- What is required -
Only a slice of the listing below is wanted. Retype the lines from the one containing "routed_via_density 4.96 \" through the one containing "post_cts_buffers 0 \", exactly, both ends included.

____ Given information

--- config.mk ---
export PLATFORM = sky130hd
export DESIGN_NAME = kmph_ram
export DESIGN_NICKNAME = d
export VERILOG_FILES = /design/src/hdl/kmph_ram.sv
export SDC_FILE = /design/constraint.sdc
export NUM_CORES = 2
export LEC_CHECK = 0
export ABC_AREA = 1
export BUFFER_PORTS_ARGS = -buffer_cell sky130_fd_sc_hd__buf_4
export CORE_AREA = 4 4 533 535
export DETAILED_ROUTE_END_ITERATION = 8
export DIE_AREA = 0 0 537 539
export MAX_ROUTING_LAYER = met4
export PLACE_DENSITY = 0.54
export SETUP_SLACK_MARGIN = 0.4
export SLEW_MARGIN = 10
export SYNTH_ARGS = -nofsm -noshare
export SYNTH_HDL_FRONTEND = slang
export SYNTH_SLANG_ARGS = --single-unit
--- constraint.sdc ---
create_clock -name clk -period 2.2 [get_ports clk]
set_input_delay 0.33 -clock clk [delete_from_list [all_inputs] [get_ports clk]]
set_output_delay 0.33 -clock clk [all_outputs]
set_load 0.02 [all_outputs]
--- src/hdl/kmph_ram.sv ---
// Generic single-write, single-read RAM with a registered read port.
module kmph_ram #(
	parameter int WIDTH = 8,
	parameter int DEPTH = 256
) (
	input  logic                     clk,
	input  logic                     we,
	input  logic [$clog2(DEPTH)-1:0] waddr,
	input  logic [WIDTH-1:0]         wdata,
	input  logic [$clog2(DEPTH)-1:0] raddr,
	output logic [WIDTH-1:0]         rdata
);

	logic [WIDTH-1:0] mem [DEPTH];

	// write port and registered read
	always_ff @(posedge clk) begin
		if (we) begin
			mem[waddr] <= wdata;
		end
		rdata <= mem[raddr];
	end

endmodule

==> results_dict.tcl <==
set metrics [dict create \
    worstPathRequired_ns 1.87 \
    rr_worst_depth 10 \
    grt_remaining_overflow 0 \
    synth_area_mm2 0.0834 \
    io_pins 34 \
    fin_util_pct 36.0 \
    worstPathCellList "buf_6" \
    switching_share_pct 22.7 \
    cts_tree "done" \
    worstPathMaxFanout 1 \
    placed_area_mm2 0.0932 \
    relSlewSlack_pct 51.3 \
    final_cell_mix "nand2_1 (2108), edfxtp_1 (2048), nand3_1 (1989)" \
    status "finished clean" \
    r2r-start "mem[127][3]" \
    leakagePower_nw 35.6 \
    core-area_mm2 0.279 \
    powerDensity_mw_per_mm2 844 \
    syn_to_final_growth_pct 20.4 \
    period_minus_slack_ns 1.83 \
    firstDrtPassIters 6 \
    die_area_mm2 0.289 \
    synth-seq-area-share_pct 73.9 \
    timing.final.crit_share_pct 83.1 \
    crit_path_end_kind "output pin" \
    via_count 56588 \
    drv_slew 0 \
    skew_ns 0.0432 \
    worstMarginPinSlew_ns 0.730 \
    critical-path-top-delay-family "flip-flops" \
    die_h_um 539 \
    path_class "reg2out" \
    synthCells 7003 \
    antenna_found_initial 18 \
    clock_path_buffers 3 \
    crit_buf_inv 1 \
    htreeDepth 4 \
    min_from "raddr[6]" \
    first_iter_violations 6016 \
    wl_um 255000 \
    timing.fmax_mhz 547 \
    final_nets 7523 \
    antenna_left 0 \
    switchingPower_w 0.0192 \
    core.rowCount 194 \
    path_clk_slew_ns 0.06 \
    finalHoldViolations 0 \
    drive_gt1_share_pct 14.6 \
    seqPwrFrac_pct 51.1 \
    numCtsBuffers 208 \
    fin_area_mm2 0.100 \
    gp_congestion 0.941 \
    p_comb_share_pct 6.9 \
    hold_path.class "in2reg" \
    slowest_delay_ns 0.48 \
    routed_via_density 4.96 \
    final_common_cell "nand2_1" \
    syn_area_per_cell_um2 11.9 \
    min_to "rdata[5]" \
    rsz0062_at_grt "true" \
    place_hpwl_um 161000 \
    grt_pass1_wl_um 374000 \
    cap_viol_max_count 0 \
    reg2reg_slack_ns 0.43 \
    synth_nets 7029 \
    die_x_um 537 \
    grt_pass1_vias 55449 \
    post_cts_buffers 0 \
    grt_usage_pct 17.8 \
    p_int_w 0.0655 \
    worstReg2RegEnd "rdata[3]" \
    ys_ff_latch 2056 \
    power_frac_clock_pct 42.0 \
    setup_violations 0 \
    hold_depth 6 \
    startpoint_type "register" \
    slowest_stage "dfxtp_4" \
    clk_latency_ns 0.86 \
    grt_max_degree 88 \
    cts_sinks 2056 \
    synth_cell_types 14 \
    wl_per_cell_um 22.3 \
    crit_arrival_ns 1.50 \
    initial_core_util_pct 29.9 \
    clock-root-buffer "clkbuf_16" \
    irDropWorstVdd_uv 887 \
    drc 0 \
    port-buffer-count 33 \
    ys_warn_count 0 \
]
==> synthesized netlist by cell type <==
cell type / n / share of area [%]
buf_1: 40 / 0.18
buf_2: 268 / 1.6
buf_4: 46 / 0.41
buf_6: 16 / 0.22
buf_8: 1 / 0.018
clkbuf_1: 112 / 0.50
dfxtp_1: 8 / 0.19
edfxtp_1: 2048 / 74
inv_1: 36 / 0.16
inv_2: 2 / 0.0090
inv_4: 1 / 0.0075
nand2_1: 2123 / 9.6
nand3_1: 2019 / 12
nor2_1: 283 / 1.3
==> power groups by stage <==
stage          logic (W)  clock network (W)  registers, W
6_report         0.00587             0.0356        0.0433
3_5_place_dp     0.00579                  0        0.0441
5_1_grt          0.00632             0.0379        0.0433
2_1_floorplan    0.00266                  0        0.0441
3_3_place_gp     0.00576                  0        0.0441
4_1_cts          0.00584             0.0362        0.0433
==> worst max path at each step <==
stage,start,to,cells after the start
4_1_cts,rdata[1],rdata[1],1
5_1_grt,mem[160][3],rdata[3],11
2_1_floorplan,we,mem[162][0],4
3_3_place_gp,raddr[0],rdata[1],14
6_report,rdata[1],rdata[1],1
3_5_place_dp,raddr[0],rdata[1],14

________

- Finished exercise -
    routed_via_density 4.96 \
    final_common_cell "nand2_1" \
    syn_area_per_cell_um2 11.9 \
    min_to "rdata[5]" \
    rsz0062_at_grt "true" \
    place_hpwl_um 161000 \
    grt_pass1_wl_um 374000 \
    cap_viol_max_count 0 \
    reg2reg_slack_ns 0.43 \
    synth_nets 7029 \
    die_x_um 537 \
    grt_pass1_vias 55449 \
    post_cts_buffers 0 \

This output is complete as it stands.